The lesson is specific to OpenCode v1.15.13 and may not apply to future versions. But the broader principle applies to any toolchain: when a piece of infrastructure consistently breaks a critical UI component, the rational choice is to decouple them rather than keep debugging. Local models run outside OpenCode. OpenCode uses cloud. The picker works.
The current configuration is not the final one. OpenCode may ship a working local provider integration in a future release. If it does, the wiring can be reattempted, and the local model could take over simple coding tasks. New model quantisations could offer better quality for the same RAM budget. A lighter coding specialist may emerge that fits alongside Gemma 4 in the 48 GB envelope.

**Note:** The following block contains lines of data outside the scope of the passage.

### src/ccmce_engine.sv
// Continuity-check engine for one endpoint with its APB register file.
`timescale 1ns/1ps
`default_nettype none
// Function
// - With overwrite enabled, stamp stored Tx sequence into outgoing frames.
// - Every valid outgoing frame adds one to stored Tx sequence.
// - Outgoing RDI flag is replaced by the configured Tx RDI.
// - Valid received frame sets seen flag; loss frames set loss-seen flag.
// - With check on, mismatch against last plus one flags and counts error.
// - Received sequence number is saved after the check.
// - RDI change sets change flag, may interrupt, and stores new RDI.
// - Valid received frame clears the miss counter.
// - Frame arriving in lost state sets lost flag and clears the state.
// - Separate counters for valid and invalid received frames.
// - One-shot copy of next frame, plus copy-all enables per kind.
// - Record last source port, member port for aggregates.
// - Count consecutive frames on that port; reset on port change.
// - Count reaching global threshold sets stable flag, may interrupt.
// - Parse port and interface TLVs only first; others flag end error.
// - Store received status TLV values; changes set flags, may interrupt.
// - Three-bit miss counter steps on the selected period timer.
// - Miss count seven sets lost state; any change sets lost flag.
// - Insert-next flag turns next outgoing frame into loss frame, self-clears.
// - Insert-next is set by software or by the selected timer.
// - With processing off, frames pass unmodified and checks are skipped.
// - Loss frame needs both enables and a non-zero payload counter, unless insert-next forces it.
module ccmce_engine (
  input wire logic pclk,
  input wire logic presetn,
  input wire logic psel,
  input wire logic penable,
  input wire logic pwrite,
  input wire logic [ccmce_pkg::AW-1:0] paddr,
  input wire logic [ccmce_pkg::DW-1:0] pwdata,
  output logic [ccmce_pkg::DW-1:0] prdata,
  output logic pready,
  output logic pslverr,
  input wire logic [ccmce_pkg::TMR_N-1:0] timer_expire,
  input wire logic tx_valid,
  input wire logic [ccmce_pkg::SEQ_W-1:0] tx_seq_in,
  input wire logic tx_rdi_in,
  input wire logic tx_lm_nonzero,
  output logic tx_out_valid,
  output logic [ccmce_pkg::SEQ_W-1:0] tx_out_seq,
  output logic tx_out_rdi,
  output logic tx_out_loss,
  output logic tx_out_insert,
  input wire logic rx_valid,
  input wire logic rx_invalid,
  input wire logic [ccmce_pkg::SEQ_W-1:0] rx_seq,
  input wire logic rx_rdi,
  input wire logic rx_lm_nonzero,
  input wire logic [ccmce_pkg::PORT_W-1:0] rx_port,
  input wire logic rx_is_lag,
  input wire logic [ccmce_pkg::PORT_W-1:0] rx_member,
  input wire logic [ccmce_pkg::TLV_W-1:0] rx_t0_type,
  input wire logic [ccmce_pkg::TLV_W-1:0] rx_t0_val,
  input wire logic [ccmce_pkg::TLV_W-1:0] rx_t1_type,
  input wire logic [ccmce_pkg::TLV_W-1:0] rx_t1_val,
  output logic rx_copy_cpu,
  output logic rx_tlv_err,
  output logic irq
);
  import ccmce_pkg::*;

  // ----------------------------------------------------------------
  // Registers and decode
  // ----------------------------------------------------------------
  logic [CTRL_W-1:0] ctrl_r;
  logic [IRQ_N-1:0] irq_en_r;
  logic [ST_N-1:0] sticky_r;
  logic [ST_N-1:0] sticky_set;
  logic [SEQ_W-1:0] tx_seq_r;
  logic [SEQ_W-1:0] rx_seq_r;
  logic rdi_last_r;
  logic [PORT_W-1:0] src_r;
  logic [RUN_W-1:0] run_r;
  logic [RUN_W-1:0] run_nxt;
  logic [RUN_W-1:0] thresh_r;
  logic [TLV_W-1:0] pst_r;
  logic [TLV_W-1:0] ifs_r;
  logic [CNT_W-1:0] good_r;
  logic [CNT_W-1:0] bad_r;
  logic [CNT_W-1:0] seqerr_r;
  logic ins_r;
  logic nxt_r;
  logic [DW-1:0] rd_nxt;
  logic hit;
  logic acc;
  logic wr;
  logic hw_en;
  logic rx_go;
  logic rx_loss;
  logic seq_bad;
  logic ins_go;
  logic ins_set;
  logic tick;
  logic [PORT_W-1:0] src;
  logic port_vld;
  logic if_vld;
  logic end_err;
  logic [TLV_W-1:0] port_val;
  logic [TLV_W-1:0] if_val;
  logic [MISS_W-1:0] miss_cnt;
  logic loc;
  logic loc_set;
  logic loc_clr;

  assign acc = psel && penable && pready;
  assign wr = acc && pwrite;
  assign hw_en = ctrl_r[C_HW];
  assign rx_go = rx_valid && hw_en;
  assign rx_loss = rx_go && ctrl_r[C_LOSS] && rx_lm_nonzero;
  assign seq_bad = rx_go && ctrl_r[C_CHK] && rx_seq != rx_seq_r + 32'h1;
  assign ins_go = tx_valid && hw_en && ins_r;
  assign tick = timer_expire[ctrl_r[C_MSEL +: SEL_W]] && hw_en;
  assign ins_set = timer_expire[ctrl_r[C_LSEL +: SEL_W]]
    || (wr && paddr == A_STAT && pwdata[M_INS]);
  assign src = rx_is_lag ? rx_member : rx_port;
  assign run_nxt = (src != src_r) ? '0
    : (run_r == RUN_MAX) ? run_r : run_r + 16'h1;

  ccmce_tlv_parse u_ccmce_tlv_parse (
    .t0_type(rx_t0_type),
    .t0_val(rx_t0_val),
    .t1_type(rx_t1_type),
    .t1_val(rx_t1_val),
    .port_vld(port_vld),
    .port_val(port_val),
    .if_vld(if_vld),
    .if_val(if_val),
    .end_err(end_err)
  );

  ccmce_miss_track u_ccmce_miss_track (
    .pclk(pclk),
    .presetn(presetn),
    .tick(tick),
    .clear(rx_go),
    .count(miss_cnt),
    .loc(loc),
    .loc_set(loc_set),
    .loc_clr(loc_clr)
  );

  // ----------------------------------------------------------------
  // APB slave
  // ----------------------------------------------------------------
  // One wait state keeps prdata and pready straight from flip-flops.
  always_comb begin
    rd_nxt = '0;
    hit = 1'b1;
    unique case (paddr)
      A_CTRL: rd_nxt[CTRL_W-1:0] = ctrl_r;
      A_IRQEN: rd_nxt[IRQ_N-1:0] = irq_en_r;
      A_STICKY: rd_nxt[ST_N-1:0] = sticky_r;
      A_TXSEQ: rd_nxt = tx_seq_r;
      A_RXSEQ: rd_nxt = rx_seq_r;
      A_LAST: begin
        rd_nxt[L_RDI] = rdi_last_r;
        rd_nxt[L_LOC] = loc;
        rd_nxt[L_SRC +: PORT_W] = src_r;
        rd_nxt[L_PST +: TLV_W] = pst_r;
        rd_nxt[L_IFS +: TLV_W] = ifs_r;
      end
      A_STAT: begin
        rd_nxt[M_CNT +: MISS_W] = miss_cnt;
        rd_nxt[M_INS] = ins_r;
        rd_nxt[M_NXT] = nxt_r;
        rd_nxt[M_RUN +: RUN_W] = run_r;
      end
      A_GOOD: rd_nxt = good_r;
      A_BAD: rd_nxt = bad_r;
      A_SEQERR: rd_nxt = seqerr_r;
      A_THRESH: rd_nxt[RUN_W-1:0] = thresh_r;
      default: hit = 1'b0;
    endcase
  end

  always_ff @(posedge pclk or negedge presetn) begin
    if (!presetn) begin
      pready <= 1'b0;
      prdata <= '0;
      pslverr <= 1'b0;
    end else begin
      pready <= psel && penable && !pready;
      prdata <= (psel && penable && !pready && !pwrite && hit) ? rd_nxt : '0;
      pslverr <= psel && penable && !pready && !hit;
    end
  end

  always_ff @(posedge pclk or negedge presetn) begin
    if (!presetn) begin
      ctrl_r <= CTRL_RST;
      irq_en_r <= '0;
      thresh_r <= THRESH_RST;
    end else if (wr) begin
      if (paddr == A_CTRL) ctrl_r <= pwdata[CTRL_W-1:0];
      if (paddr == A_IRQEN) irq_en_r <= pwdata[IRQ_N-1:0];
      if (paddr == A_THRESH) thresh_r <= pwdata[RUN_W-1:0];
    end
  end

  // ----------------------------------------------------------------
  // Sticky flags and interrupt
  // ----------------------------------------------------------------
  always_comb begin
    sticky_set = '0;
    sticky_set[S_SEEN] = rx_go;
    sticky_set[S_LSEEN] = rx_loss;
    sticky_set[S_SEQ] = seq_bad;
    sticky_set[S_RDI] = rx_go && rx_rdi != rdi_last_r;
    sticky_set[S_LOC] = loc_set || loc_clr;
    sticky_set[S_PST] = rx_go && src == src_r
      && run_nxt == thresh_r && run_r != thresh_r;
    sticky_set[S_PORT] = rx_go && port_vld && port_val != pst_r;
    sticky_set[S_IF] = rx_go && if_vld && if_val != ifs_r;
  end

  // Set wins over a write-one-to-clear in the same cycle.
  always_ff @(posedge pclk or negedge presetn) begin
    if (!presetn) begin
      sticky_r <= '0;
    end else begin
      sticky_r <= (sticky_r & ~((wr && paddr == A_STICKY)
        ? pwdata[ST_N-1:0] : '0)) | sticky_set;
    end
  end

  always_ff @(posedge pclk or negedge presetn) begin
    if (!presetn) begin
      irq <= 1'b0;
    end else begin
      irq <= |(sticky_r[IRQ_N-1:0] & irq_en_r);
    end
  end

  // ----------------------------------------------------------------
  // Transmit path
  // ----------------------------------------------------------------
  always_ff @(posedge pclk or negedge presetn) begin
    if (!presetn) begin
      tx_seq_r <= '0;
    end else if (wr && paddr == A_TXSEQ) begin
      tx_seq_r <= pwdata;
    end else if (tx_valid) begin
      tx_seq_r <= tx_seq_r + 32'h1;
    end
  end

  always_ff @(posedge pclk or negedge presetn) begin
    if (!presetn) begin
      tx_out_valid <= 1'b0;
      tx_out_seq <= '0;
      tx_out_rdi <= 1'b0;
      tx_out_loss <= 1'b0;
      tx_out_insert <= 1'b0;
    end else begin
      tx_out_valid <= tx_valid;
      tx_out_seq <= (hw_en && ctrl_r[C_OVW]) ? tx_seq_r : tx_seq_in;
      tx_out_rdi <= hw_en ? ctrl_r[C_RDI] : tx_rdi_in;
      tx_out_loss <= tx_valid && hw_en && (ins_go
        || (ctrl_r[C_LOSS] && tx_lm_nonzero));
      tx_out_insert <= ins_go;
    end
  end

  // A timer expiry that meets an insertion keeps the flag set.
  always_ff @(posedge pclk or negedge presetn) begin
    if (!presetn) begin
      ins_r <= 1'b0;
    end else begin
      ins_r <= (ins_r && !ins_go) || ins_set;
    end
  end

  // ----------------------------------------------------------------
  // Receive path
  // ----------------------------------------------------------------
  always_ff @(posedge pclk or negedge presetn) begin
    if (!presetn) begin
      rx_seq_r <= '0;
      rdi_last_r <= 1'b0;
      src_r <= '0;
      run_r <= '0;
      pst_r <= '0;
      ifs_r <= '0;
    end else begin
      if (wr && paddr == A_RXSEQ) begin
        rx_seq_r <= pwdata;
      end else if (rx_go) begin
        rx_seq_r <= rx_seq;
      end
      if (rx_go) begin
        rdi_last_r <= rx_rdi;
        src_r <= src;
        run_r <= run_nxt;
      end
      if (rx_go && port_vld) pst_r <= port_val;
      if (rx_go && if_vld) ifs_r <= if_val;
    end
  end

  // Counters wrap; software reads differences between samples.
  always_ff @(posedge pclk or negedge presetn) begin
    if (!presetn) begin
      good_r <= '0;
      bad_r <= '0;
      seqerr_r <= '0;
    end else begin
      if (rx_valid) good_r <= good_r + 32'h1;
      if (rx_invalid) bad_r <= bad_r + 32'h1;
      if (seq_bad) seqerr_r <= seqerr_r + 32'h1;
    end
  end

  always_ff @(posedge pclk or negedge presetn) begin
    if (!presetn) begin
      nxt_r <= 1'b0;
      rx_copy_cpu <= 1'b0;
      rx_tlv_err <= 1'b0;
    end else begin
      nxt_r <= (nxt_r && !rx_go)
        || (wr && paddr == A_STAT && pwdata[M_NXT]);
      rx_copy_cpu <= rx_go && (nxt_r
        || (rx_loss ? ctrl_r[C_CPL] : ctrl_r[C_CPA]));
      rx_tlv_err <= rx_go && end_err;
    end
  end
endmodule
`default_nettype wire

### src/ccmce_miss_track.sv
// Saturating miss counter and loss-of-continuity state for one endpoint.
`timescale 1ns/1ps
`default_nettype none
module ccmce_miss_track (
  input wire logic pclk,
  input wire logic presetn,
  input wire logic tick,
  input wire logic clear,
  output logic [ccmce_pkg::MISS_W-1:0] count,
  output logic loc,
  output logic loc_set,
  output logic loc_clr
);
  import ccmce_pkg::*;

  // A received frame outranks a timer expiry in the same cycle.
  assign loc_set = tick && !clear && count == MISS_PRE;
  assign loc_clr = clear && loc;

  always_ff @(posedge pclk or negedge presetn) begin
    if (!presetn) begin
      count <= '0;
    end else if (clear) begin
      count <= '0;
    end else if (tick && count != MISS_MAX) begin
      count <= count + 3'h1;
    end
  end

  always_ff @(posedge pclk or negedge presetn) begin
    if (!presetn) begin
      loc <= 1'b0;
    end else if (clear) begin
      loc <= 1'b0;
    end else if (loc_set) begin
      loc <= 1'b1;
    end
  end
endmodule
`default_nettype wire

### src/ccmce_tlv_parse.sv
// Status TLV parser for the two TLV slots that follow the CCM header.
`timescale 1ns/1ps
`default_nettype none
module ccmce_tlv_parse (
  input wire logic [ccmce_pkg::TLV_W-1:0] t0_type,
  input wire logic [ccmce_pkg::TLV_W-1:0] t0_val,
  input wire logic [ccmce_pkg::TLV_W-1:0] t1_type,
  input wire logic [ccmce_pkg::TLV_W-1:0] t1_val,
  output logic port_vld,
  output logic [ccmce_pkg::TLV_W-1:0] port_val,
  output logic if_vld,
  output logic [ccmce_pkg::TLV_W-1:0] if_val,
  output logic end_err
);
  import ccmce_pkg::*;
  logic first_port;
  logic first_if;

  // Only the leading slots are looked at; a foreign TLV ends parsing.
  always_comb begin
    first_port = (t0_type == T_PORT);
    first_if = (t0_type == T_IF);
    port_vld = first_port;
    if_vld = first_if;
    port_val = t0_val;
    if_val = t0_val;
    end_err = 1'b0;
    if (!first_port && !first_if && t0_type != T_END) begin
      end_err = 1'b1;
    end
    if (first_port && t1_type == T_IF) begin
      if_vld = 1'b1;
      if_val = t1_val;
    end else if (first_if && t1_type == T_PORT) begin
      port_vld = 1'b1;
      port_val = t1_val;
    end else if ((first_port || first_if) && t1_type != T_END) begin
      end_err = 1'b1;
    end
  end
endmodule
`default_nettype wire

But the direction is set. The studio values local inference for the control it provides over data and latency. The cloud handles what the local machine cannot do at acceptable speed. The boundary between them will shift as hardware improves and software matures, but the principle stays the same. Every component earns its place by doing one thing well, and the most important tool in the stack is the one that says no to a new piece of software when it would destabilise the rest.